Admission: £8 (but cheaper if you're over 60) (and even cheaper if you're a student) (and half price on Mondays) (and absolutely free between 8am and 10am this weekend only, as part of the RFH Overture weekend) (so I went yesterday morning at half past eight, because I'm a cheapskate)
You've seen Antony Gormley. He's the Angel of the North. He's up to his neck in water on Crosby beach. And he's the bloke currently standing naked on various rooftops around the South Bank. Yes, him. A sculptor who focuses on the human form, specifically his own body, usually naked. Like you do. So an exhibition of his work ought to be rather interesting. And it is.
Two particular exhibits have got London talking. The first of these is EventHorizon - 31 humanoid statues littering the capital's skyline in seeminglyrandom fashion. But make your way out onto one of the Hayward Gallery's three upper terraces and the epicentre of the work is suddenly clear. A cloned army of inert figures are looking up at you from the walkways below, and down from the rooftops above (from a very long way away in certain cases - however did Gormley have the audacity to scatter himself so widely?). This is art as a visual puzzle - how many of the hidden mannequins can you spot - and would make a very good long-distance eye test, should any central London optician be interested.

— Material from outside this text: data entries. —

From an optimization exercise on the open Yosys and OpenROAD flow, aimed at small area and a short achievable clock period; shortcuts taken in it are not production practice.
At most, simulation tests tie the RTL to the original design; equivalence was not proved.
Function not checked in runs 2 to 4: the RTL went through the layout flow alone.
Power is estimated from default activity; no workload was simulated.

==> flow/design.v <==
module PE_count (
    activation_in,
    weight_in,
    partial_out
);
input      [9-1:0]     activation_in;
input      [9-1:0]     weight_in;
output     [4-1:0]     partial_out;
PE_popcount PE_popcount (.m(activation_in ~^ weight_in), .partial(partial_out));
endmodule
module PE_popcount (
    m,
    partial
);
input      [9-1:0]     m;
output     [4-1:0]     partial;
function [1:0] fa;   
    input x, y, z;
    fa = {(x & y) | (x & z) | (y & z), x ^ y ^ z};
endfunction
wire       [1:0]       f1 = fa(m[0], m[1], m[2]);
wire       [1:0]       f2 = fa(m[3], m[4], m[5]);
wire       [1:0]       f3 = fa(m[6], m[7], m[8]);
wire       [1:0]       f4 = fa(f1[0], f2[0], f3[0]);     
wire       [1:0]       f5 = fa(f1[1], f2[1], f3[1]);     
assign partial = {f5[1], f5[0], f4[1], f4[0]};
endmodule
module PE (
    partial_in,
    psum_in,
    psum_out,
    e_out
);
parameter WIDTH = 14;
input      [4-1:0]     partial_in;
input      [WIDTH-1:0] psum_in;
output     [WIDTH-1:0] psum_out;
output reg [4-1:0]     e_out;
always @(*) begin
    case (partial_in)
        4'b0000: e_out = 4'd11;   
        4'b0001: e_out = 4'd12;
        4'b0010: e_out = 4'd13;
        4'b0011: e_out = 4'd14;
        4'b0100: e_out = 4'd13;
        4'b0101: e_out = 4'd14;
        4'b0110: e_out = 4'd15;
        4'b0111: e_out = 4'd0;
        4'b1000: e_out = 4'd15;
        4'b1001: e_out = 4'd0;
        4'b1010: e_out = 4'd1;
        4'b1011: e_out = 4'd2;
        4'b1100: e_out = 4'd1;
        4'b1101: e_out = 4'd2;
        4'b1110: e_out = 4'd3;
        default: e_out = 4'd4;
    endcase
end
wire       [WIDTH-2:0] u = psum_in[WIDTH-1:1];
wire                   b = psum_in[0];
wire       [4:0]       c;
wire       [3:0]       lo;
assign c[0] = b;
genvar i;
generate
    for (i = 0; i < 4; i = i + 1) begin : LO
        assign lo[i]  = u[i] ^ e_out[i] ^ c[i];
        assign c[i+1] = (u[i] & e_out[i]) | (u[i] & c[i]) | (e_out[i] & c[i]);
    end
endgenerate
wire                   up = c[4] & ~e_out[3];
wire                   dn = ~c[4] & e_out[3];
wire       [WIDTH-6:0] hi = u[WIDTH-2:4];
wire       [WIDTH-5:0] all1, all0;
wire       [WIDTH-6:0] hi_out;
assign all1[0] = 1'b1;
assign all0[0] = 1'b1;
generate
    for (i = 0; i < WIDTH-5; i = i + 1) begin : HI
        assign all1[i+1]  = all1[i] & hi[i];
        assign all0[i+1]  = all0[i] & ~hi[i];
        assign hi_out[i]  = hi[i] ^ ((up & all1[i]) | (dn & all0[i]));
    end
endgenerate
assign psum_out = {hi_out, lo, ~b};
endmodule
module PE_quick (
    e_in,
    valid_in,
    psum_in,
    psum_out
);
parameter WIDTH = 14;
input      [4-1:0]     e_in;
input                  valid_in;       
input      [WIDTH-1:0] psum_in;
output     [WIDTH-1:0] psum_out;
wire       [4:0]       lo;
wire                   up, dn;
wire       [WIDTH-6:0] hi_up, hi_dn;
PE_quick_lo PE_quick_lo (.e_in(e_in), .psum_in(psum_in[4:0]), .lo(lo), .up(up), .dn(dn));
PE_quick_hi #(.WIDTH(WIDTH)) PE_quick_hi (.hi(psum_in[WIDTH-1:5]), .hi_up(hi_up), .hi_dn(hi_dn));
PE_quick_pick #(.WIDTH(WIDTH)) PE_quick_pick (
    .e_in(e_in), .valid_in(valid_in), .lo(lo), .up(up), .dn(dn),
    .hi(psum_in[WIDTH-1:5]), .hi_up(hi_up), .hi_dn(hi_dn), .psum_out(psum_out)
);
endmodule
module PE_quick_lo (
    e_in,
    psum_in,
    lo,
    up,
    dn
);
input      [4-1:0]     e_in;
input      [4:0]       psum_in;
output     [4:0]       lo;
output                 up, dn;
wire       [6:0]       t = {2'b00, psum_in} + {{2{e_in[3]}}, e_in, 1'b1};    
assign lo = t[4:0];
assign up = ~t[6] & t[5];
assign dn = t[6];
endmodule
module PE_quick_hi (
    hi,
    hi_up,
    hi_dn
);
parameter WIDTH = 14;
input      [WIDTH-6:0] hi;
output     [WIDTH-6:0] hi_up, hi_dn;
assign hi_up = hi + 1'b1;
assign hi_dn = hi - 1'b1;
endmodule
module PE_quick_pick (
    e_in,
    valid_in,
    lo,
    up,
    dn,
    hi,
    hi_up,
    hi_dn,
    psum_out
);
parameter WIDTH = 14;
input      [4-1:0]     e_in;
input                  valid_in;
input      [4:0]       lo;
input                  up, dn;
input      [WIDTH-6:0] hi, hi_up, hi_dn;
output     [WIDTH-1:0] psum_out;
wire       [WIDTH-1:0] full = {up ? hi_up : (dn ? hi_dn : hi), lo};
assign psum_out = valid_in ? full : {{WIDTH-5{e_in[3]}}, e_in, 1'b1};
endmodule
module PE_fast (
    activation_in,
    weight_in,
    psum_in,
    psum_out
);
parameter WIDTH = 14;
input      [9-1:0]     activation_in;
input      [9-1:0]     weight_in;
input      [WIDTH-1:0] psum_in;
output     [WIDTH-1:0] psum_out;
wire       [10*WIDTH-1:0] candidates;
PE_candidates #(.WIDTH(WIDTH)) PE_candidates (.psum_in(psum_in), .candidates(candidates));
wire       [7*WIDTH-1:0] x;    
wire       [4*WIDTH-1:0] y;    
genvar s;
generate
    for (s = 0; s < 7; s = s + 1) begin : X
        wire [4-1:0] c;
        PE_count3 #(.COPY(s)) count_c (.a(activation_in[8:6]), .w(weight_in[8:6]), .one_hot(c));
        PE_pick4 #(.WIDTH(WIDTH)) pick (.one_hot(c), .in(candidates[s*WIDTH +: 4*WIDTH]),
                                        .out(x[s*WIDTH +: WIDTH]));
    end
    for (s = 0; s < 4; s = s + 1) begin : Y
        wire [4-1:0] b;
        PE_count3 #(.COPY(s)) count_b (.a(activation_in[5:3]), .w(weight_in[5:3]), .one_hot(b));
        PE_pick4 #(.WIDTH(WIDTH)) pick (.one_hot(b), .in(x[s*WIDTH +: 4*WIDTH]),
                                        .out(y[s*WIDTH +: WIDTH]));
    end
endgenerate
wire       [4-1:0]     a;
PE_count3 #(.COPY(0)) count_a (.a(activation_in[2:0]), .w(weight_in[2:0]), .one_hot(a));
PE_pick4 #(.WIDTH(WIDTH)) pick (.one_hot(a), .in(y), .out(psum_out));
endmodule
module PE_count3 (
    a,
    w,
    one_hot
);
parameter COPY = 0;
input      [3-1:0]     a, w;
output reg [4-1:0]     one_hot;
wire       [3-1:0]     m = a ~^ w;
always @(*) begin
    case (m)
        3'b000:                   one_hot = 4'b0001;
        3'b001, 3'b010, 3'b100:   one_hot = 4'b0010;
        3'b011, 3'b101, 3'b110:   one_hot = 4'b0100;
        default:                  one_hot = 4'b1000;
    endcase
end
endmodule
module PE_pick4 (
    one_hot,
    in,
    out
);
parameter WIDTH = 14;
input      [4-1:0]     one_hot;
input      [4*WIDTH-1:0] in;
output     [WIDTH-1:0] out;
assign out = ({WIDTH{one_hot[0]}} & in[0 +: WIDTH]) | ({WIDTH{one_hot[1]}} & in[WIDTH +: WIDTH]) |
             ({WIDTH{one_hot[2]}} & in[2*WIDTH +: WIDTH]) | ({WIDTH{one_hot[3]}} & in[3*WIDTH +: WIDTH]);
endmodule
module PE_candidates (
    psum_in,
    candidates
);
parameter WIDTH = 14;
input      [WIDTH-1:0] psum_in;
output reg [10*WIDTH-1:0] candidates;
integer p;
always @(*) begin
    for (p = 0; p < 10; p = p + 1)
        candidates[p*WIDTH +: WIDTH] = psum_in + 2 * p - 9;
end
endmodule
module PE_column (
    clk_in,
    rst_in,
    cleared_in,
    active_in,
    activation_in,
    load_in,
    data_in,
    count_out,
    e_out,
    psum_out,
    sum_out
);
parameter WIDTH = 14;
parameter FIRST = 0;
input                    clk_in;
input                    rst_in;
input                    cleared_in;      
input                    active_in;       
input      [9-1:0]       activation_in;   
input                    load_in;         
input      [9-1:0]       data_in;
output     [3-1:0]       count_out;
output     [4-1:0]       e_out;           
output     [4*WIDTH-1:0] psum_out;        
output     [WIDTH-1:0]   sum_out;         
reg        [9-1:0]       weight_r;
wire       [9-1:0]       weight_next = ({9{load_in}} & data_in) | ({9{~load_in}} & weight_r);
reg        [2-1:0]       count_r;
reg                      full_r;
wire       [3-1:0]       count = {full_r, {2{~cleared_in}} & count_r};
wire       [3-1:0]       count_next = (active_in && !count[2]) ? count + 3'd1 : count;
reg        [WIDTH-1:0]   psum_r [0:3];
wire       [WIDTH-1:0]   oldest = {WIDTH{full_r}} & psum_r[3];
wire       [WIDTH-1:0]   sum;
always @(posedge clk_in) begin
    weight_r <= weight_next;
end
generate
    if (FIRST) begin : F
        assign e_out = 4'd0;
        PE_fast #(.WIDTH(WIDTH)) PE (
            .activation_in(activation_in),
            .weight_in(weight_r),
            .psum_in(oldest),
            .psum_out(sum)
        );
    end
    else begin : N
        wire [4-1:0] e;
        reg  [4-1:0] e_r;
        PE_count PE_count (
            .activation_in(activation_in),
            .weight_in(weight_next),
            .partial_out(e)
        );
        always @(posedge clk_in) begin
            e_r <= e;
        end
        PE #(.WIDTH(WIDTH)) PE (
            .partial_in(e_r),
            .psum_in(oldest),
            .psum_out(sum),
            .e_out(e_out)
        );
    end
endgenerate
always @(posedge clk_in) begin
    count_r <= count_next[1:0];
    full_r  <= rst_in & count_next[2];
end
always @(posedge clk_in) begin
    if (active_in) begin
        psum_r[0] <= sum;
        psum_r[1] <= psum_r[0];
        psum_r[2] <= psum_r[1];
        psum_r[3] <= psum_r[2];
    end
end
assign count_out = count;
assign psum_out = {psum_r[3], psum_r[2], psum_r[1], psum_r[0]};
assign sum_out  = sum;
endmodule
module top (
    clk_in,
    rst_in,
    data_in,
    load_weight_in,
    in_valid_in,
    pop_in,
    sum_out
);
parameter WIDTH = 14;
parameter O_CH = 64;
input                            clk_in, rst_in;
input      [9-1:0]               data_in;
input                            load_weight_in;
input                            in_valid_in;
input                            pop_in;
output     [WIDTH-1:0]           sum_out;
reg        [O_CH-1:0]            weight_row_r;     
reg        [O_CH-1:0]            next_row_r;       
wire       [O_CH-1:0]            next2_row;        
reg        [3-1:0]               ctl_count_r;      
reg                              ctl_active_r;     
reg        [4-1:0]               pixel_r;          
reg        [WIDTH-1:0]           out_r;
reg                              cleared_r;        
reg        [9-1:0]               activation_r [1:O_CH-2];
reg                              in_valid_r   [1:O_CH-1];   
wire       [4*WIDTH-1:0]         row_psum  [0:O_CH-1];
wire       [3-1:0]               row_count [0:O_CH-1];
wire       [4-1:0]               row_e     [0:O_CH-1];
wire       [WIDTH-1:0]           row_sum   [0:O_CH-1];
wire                             row_active [0:O_CH-1];
always @(posedge clk_in) begin
    weight_row_r <= load_weight_in ? {weight_row_r[O_CH-2:0], weight_row_r[O_CH-1]}
                                   : {{O_CH-1{1'b0}}, 1'b1};
end
integer m;
always @(posedge clk_in) begin
    cleared_r <= ~rst_in;
    activation_r[1] <= data_in;
    for (m = 2; m <= O_CH-2; m = m + 1) begin
        activation_r[m] <= activation_r[m-1];
    end
    in_valid_r[1] <= in_valid_in;
    for (m = 2; m <= O_CH-1; m = m + 1) begin
        in_valid_r[m] <= row_active[m-1];
    end
end
genvar k;
generate
    for (k = 0; k < O_CH; k = k + 1) begin : ROW
        assign row_active[k] = (k == 0) ? in_valid_in : in_valid_r[(k == 0) ? 1 : k] & ~cleared_r;
        PE_column #(.WIDTH(WIDTH), .FIRST(k == 0)) PE_column (
            .clk_in(clk_in),
            .rst_in(rst_in),
            .cleared_in(cleared_r),
            .active_in(row_active[k]),
            .activation_in((k <= 1) ? data_in : activation_r[(k <= 1) ? 1 : k-1]),
            .load_in(load_weight_in && weight_row_r[k]),
            .data_in(data_in),
            .count_out(row_count[k]),
            .e_out(row_e[k]),
            .psum_out(row_psum[k]),
            .sum_out(row_sum[k])
        );
    end
endgenerate
always @(posedge clk_in) begin
    next_row_r  <= !pop_in ? {{O_CH-1{1'b0}}, 1'b1} :
                   pixel_r[2] ? {next_row_r[O_CH-2:0], next_row_r[O_CH-1]} : next_row_r;
    pixel_r     <= pop_in ? {pixel_r[2:0], pixel_r[3]} : 4'b0001;
end
assign next2_row = pixel_r[2] ? {next_row_r[O_CH-2:0], next_row_r[O_CH-1]} : next_row_r;
wire       [3-1:0]               pre_count;
wire                             pre_active, pre_active_above;
wire       [(O_CH-1)*3-1:0]      all_count;
wire       [O_CH-2:0]            all_active, all_active_above;
generate
    for (k = 1; k < O_CH; k = k + 1) begin : GATHER_CTL
        assign all_count[(k-1)*3 +: 3]  = row_count[k];
        assign all_active[k-1]          = row_active[k];
        assign all_active_above[k-1]    = (k == 1) ? 1'b0 : row_active[(k == 1) ? 0 : k-1];
    end
endgenerate
read_ctl #(.ROWS(O_CH-1)) read_ctl (
    .select(next2_row[O_CH-1:1]),
    .count_in(all_count), .active_in(all_active), .above_in(all_active_above),
    .count_out(pre_count), .active_out(pre_active), .above_out(pre_active_above)
);
always @(posedge clk_in) begin
    ctl_active_r <= rst_in & (next2_row[1] ? in_valid_in : pre_active_above);
    if (!rst_in) ctl_count_r <= 3'd0;
    else if (pre_active && !pre_count[2]) ctl_count_r <= pre_count + 3'd1;
    else ctl_count_r <= pre_count;
end
wire       [4*WIDTH-1:0]         sel_psum;
wire       [4-1:0]               sel_e;
wire       [3-1:0]               sel_count = ctl_count_r;
wire                             sel_active = ctl_active_r;
wire       [(O_CH-1)*4*WIDTH-1:0] all_psum;
wire       [(O_CH-1)*4-1:0]      all_e;
generate
    for (k = 1; k < O_CH; k = k + 1) begin : GATHER
        assign all_psum[(k-1)*4*WIDTH +: 4*WIDTH] = row_psum[k];
        assign all_e[(k-1)*4 +: 4]                = row_e[k];
    end
endgenerate
read_mux #(.WIDTH(WIDTH), .ROWS(O_CH-1)) read_mux (
    .select(next_row_r[O_CH-1:1]),
    .psum_in(all_psum), .e_in(all_e),
    .psum_out(sel_psum), .e_out(sel_e)
);
wire       [WIDTH-1:0]           sel_sum;
PE_quick #(.WIDTH(WIDTH)) PE_quick (
    .e_in(sel_e),
    .valid_in(sel_count[2]),
    .psum_in(sel_psum[4*WIDTH-1:3*WIDTH]),
    .psum_out(sel_sum)
);
wire       [4-1:0]               next_slot = {pixel_r[3], pixel_r[0], pixel_r[1], pixel_r[2]};
wire       [WIDTH-1:0]           early;
wire                             take_row0_sum, take_sel_sum;
read_terms #(.WIDTH(WIDTH)) read_terms (
    .rst_in(rst_in), .pop_in(pop_in), .row0_in(next_row_r[0]), .slot_in(next_slot),
    .row0_psum(row_psum[0]), .row0_count(row_count[0]), .row0_active(in_valid_in),
    .sel_psum(sel_psum), .sel_count(sel_count), .sel_active(sel_active),
    .early(early), .take_row0_sum(take_row0_sum), .take_sel_sum(take_sel_sum)
);
always @(posedge clk_in) begin
    out_r <= early | ({WIDTH{take_row0_sum}} & row_sum[0]) | ({WIDTH{take_sel_sum}} & sel_sum);
end
assign sum_out = out_r;
endmodule
module read_mux (
    select,
    psum_in,
    e_in,
    psum_out,
    e_out
);
parameter WIDTH = 14;
parameter ROWS = 63;
localparam D = 4*WIDTH + 4;   
input      [ROWS-1:0]            select;
input      [ROWS*4*WIDTH-1:0]    psum_in;
input      [ROWS*4-1:0]          e_in;
output     [4*WIDTH-1:0]         psum_out;
output     [4-1:0]               e_out;
wire       [64*D-1:0]            rows;
wire       [64-1:0]              sel = {{64-ROWS{1'b0}}, select};
genvar r;
generate
    for (r = 0; r < 64; r = r + 1) begin : ROW
        if (r < ROWS)
            assign rows[r*D +: D] = {e_in[r*4 +: 4], psum_in[r*4*WIDTH +: 4*WIDTH]};
        else
            assign rows[r*D +: D] = {D{1'b0}};
    end
endgenerate
wire       [32*D-1:0]            l1;    
wire       [8*D-1:0]             l2;    
wire       [4*D-1:0]             l3;    
wire       [D-1:0]               l4;
generate
    for (r = 0; r < 32; r = r + 1) begin : L1
        read_aoi #(.D(D)) node (.s0(sel[2*r]), .d0(rows[2*r*D +: D]),
                                .s1(sel[2*r+1]), .d1(rows[(2*r+1)*D +: D]),
                                .y(l1[r*D +: D]));
    end
    for (r = 0; r < 8; r = r + 1) begin : L2
        read_nand4 #(.D(D)) node (.a(l1[4*r*D +: D]), .b(l1[(4*r+1)*D +: D]),
                                  .c(l1[(4*r+2)*D +: D]), .d(l1[(4*r+3)*D +: D]),
                                  .y(l2[r*D +: D]));
    end
    for (r = 0; r < 4; r = r + 1) begin : L3
        read_nor2 #(.D(D)) node (.a(l2[2*r*D +: D]), .b(l2[(2*r+1)*D +: D]),
                                 .y(l3[r*D +: D]));
    end
endgenerate
read_nand4 #(.D(D)) L4 (.a(l3[0 +: D]), .b(l3[D +: D]), .c(l3[2*D +: D]), .d(l3[3*D +: D]),
                        .y(l4));
assign {e_out, psum_out} = l4;
endmodule
module read_ctl (
    select,
    count_in,
    active_in,
    above_in,
    count_out,
    active_out,
    above_out
);
parameter ROWS = 63;
input      [ROWS-1:0]            select;
input      [ROWS*3-1:0]          count_in;
input      [ROWS-1:0]            active_in, above_in;
output reg [3-1:0]               count_out;
output reg                       active_out, above_out;
integer r;
always @(*) begin
    count_out  = 3'd0;
    active_out = 1'b0;
    above_out  = 1'b0;
    for (r = 0; r < ROWS; r = r + 1) begin
        count_out  = count_out  | ({3{select[r]}} & count_in[r*3 +: 3]);
        active_out = active_out | (select[r] & active_in[r]);
        above_out  = above_out  | (select[r] & above_in[r]);
    end
end
endmodule
module read_aoi (s0, d0, s1, d1, y);
parameter D = 1;
input            s0, s1;
input  [D-1:0]   d0, d1;
output [D-1:0]   y;
assign y = ~(({D{s0}} & d0) | ({D{s1}} & d1));
endmodule
module read_nand4 (a, b, c, d, y);
parameter D = 1;
input  [D-1:0]   a, b, c, d;
output [D-1:0]   y;
assign y = ~(a & b & c & d);
endmodule
module read_nor2 (a, b, y);
parameter D = 1;
input  [D-1:0]   a, b;
output [D-1:0]   y;
assign y = ~(a | b);
endmodule
module read_terms (
    rst_in,
    pop_in,
    row0_in,
    slot_in,
    row0_psum,
    row0_count,
    row0_active,
    sel_psum,
    sel_count,
    sel_active,
    early,
    take_row0_sum,
    take_sel_sum
);
parameter WIDTH = 14;
input                            rst_in, pop_in, row0_in;
input      [4-1:0]               slot_in;
input      [4*WIDTH-1:0]         row0_psum, sel_psum;
input      [3-1:0]               row0_count, sel_count;
input                            row0_active, sel_active;
output     [WIDTH-1:0]           early;
output                           take_row0_sum, take_sel_sum;
function [WIDTH-1:0] kept;    
    input [4*WIDTH-1:0] psum;
    input [3-1:0]       count;
    input               active;
    input [4-1:0]       slot;
    reg   [WIDTH-1:0]   v;
    integer j;
    begin
        v = {WIDTH{1'b0}};
        for (j = 0; j < 4; j = j + 1) begin
            if (!active && count > j)
                v = v | ({WIDTH{slot[j]}} & psum[j*WIDTH +: WIDTH]);
            if (active && j > 0 && count > j - 1)
                v = v | ({WIDTH{slot[j]}} & psum[(j-1)*WIDTH +: WIDTH]);
        end
        kept = v;
    end
endfunction
wire       [4-1:0]               slot = pop_in ? slot_in : 4'b1000;
wire                             use_row0 = !pop_in || row0_in;
assign early = {WIDTH{rst_in}} &
               (use_row0 ? kept(row0_psum, row0_count, row0_active, slot)
                         : kept(sel_psum, sel_count, sel_active, slot));
assign take_row0_sum = rst_in & use_row0 & row0_active & slot[0];
assign take_sel_sum  = rst_in & !use_row0 & sel_active & slot[0];
endmodule
==> flow/flow/run.sh <==
#!/bin/bash
# Layout: the standard ORFS flow (standard.sh) with these changes to how
# the layout is made; the SDC (clock period, I/O delays, loads) is the standard flow's.
#  - repair_timing aims for extra setup slack, so the achieved period shrinks,
#    and may swap cells across footprints;
#  - the clock tree uses larger sink clusters and no dummy loads;
#  - the port buffers are buf_4 cells.
# ORFS's own logs are in orfs/logs; make's output is in orfs_make.log.
set -euo pipefail
bash standard.sh \
    SETUP_SLACK_MARGIN=9.0 \
    MATCH_CELL_FOOTPRINT=0 \
    BUFFER_PORTS_ARGS="-buffer_cell sky130_fd_sc_hd__buf_4" \
    CTS_ARGS="-sink_clustering_enable -repair_clock_nets -dont_use_dummy_load -sink_clustering_size 24 -sink_clustering_max_diameter 108" \
    finish > orfs_make.log 2>&1
==> flow/standard.sh <==
#!/bin/bash
# synth_recipe.tcl (not shown) runs the flow's synth.tcl, then flattens the netlist and writes it again
# the make line also repeats each setting of config.mk as NAME=value (left out here)
make -C /OpenROAD-flow-scripts/flow DESIGN_CONFIG=/design/flow/config.mk WORK_HOME=/design/flow/orfs CLKGATE_MAP_FILE= SYNTH_SCRIPT=/design/flow/synth_recipe.tcl "${@:-finish}"
==> flow/config.mk <==
export PLATFORM = sky130hd
export DESIGN_NAME = top
export DESIGN_NICKNAME = top
export VERILOG_FILES = /design/flow/design.v
export SDC_FILE = /design/flow/constraint.sdc
export NUM_CORES = 8
export LEC_CHECK = 0
export CAP_MARGIN = 20
export CORE_MARGIN = 2
export CORE_UTILIZATION = 40
export SLEW_MARGIN = 20
export SYNTH_HIERARCHICAL = 1
export TNS_END_PERCENT = 10
==> flow/constraint.sdc <==
create_clock -name core_clock -period 13.0 [get_ports {clk_in}]
set_input_delay 2.6000 -clock core_clock [delete_from_list [all_inputs] [get_ports {clk_in}]]
set_output_delay 2.6000 -clock core_clock [all_outputs]
set_load 0.01 [all_outputs]
==> results of run 1 <==
[per-stage QoR]
stage,area (um^2),hold WS [ns],instances
floorplan,243000,0.350,17200
global placement,248000,0.354,24700
detailed placement,248000,0.355,24700
CTS,257000,0.317,25000
global route,260000,0.318,25100
finish,260000,0.310,25200
[how the worst max path moves through the flow]
stage / end / cells past startpoint / start
finish: out_r[13] / 10 / next_row_r[63]
global route: out_r[7] / 18 / ROW[39].PE_column.N.e_r[1]
CTS: ctl_count_r[0] / 9 / pixel_r[2]
detailed placement: out_r[6] / 17 / ROW[40].PE_column.N.e_r[0]
global placement: out_r[7] / 17 / ROW[40].PE_column.N.e_r[0]
floorplan: ROW[22].PE_column.N.e_r[0] / 8 / load_weight_in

And secondly, inside the gallery, there's BlindLight - a glowing white cloud in a sweaty glass box. Fancy going inside? A gallery attendant stands by the narrow entrance wielding a health and safety laminate which you have to read before you're allowed to enter (warning: floor may be wet, claustrophics discouraged, etc). You may well laugh, but three steps through the portal and you'll soon discover that the warning was deadly serious. Everything in your field of vision, including the doorway, has completely vanished in an all-enveloping white fog. Try not to be distracted by the microscopic floaters swimming around in your eyeball, suddenly visible with crystal clarity. Time for a disoriented wander. Do you dare to stride bravely into the centre of the room, or will you sidle cautiously around the perimeter of the box for fear of getting lost. Occasionally a grey human form passes fleetingly by, then fades back into the swirling mist on a separate aimless voyage. Stumbling upon the glass wall always comes as a surprise, and here vision partially returns as you squint out into the surrounding gallery. Everyone outside the box is now watching you, trapped like a helpless zoo animal in a steamed-up cage. You've become part of the art, part of the show... maybe permanently if you don't manage to find the way out. Well, it feels like a genuine possibility at the time.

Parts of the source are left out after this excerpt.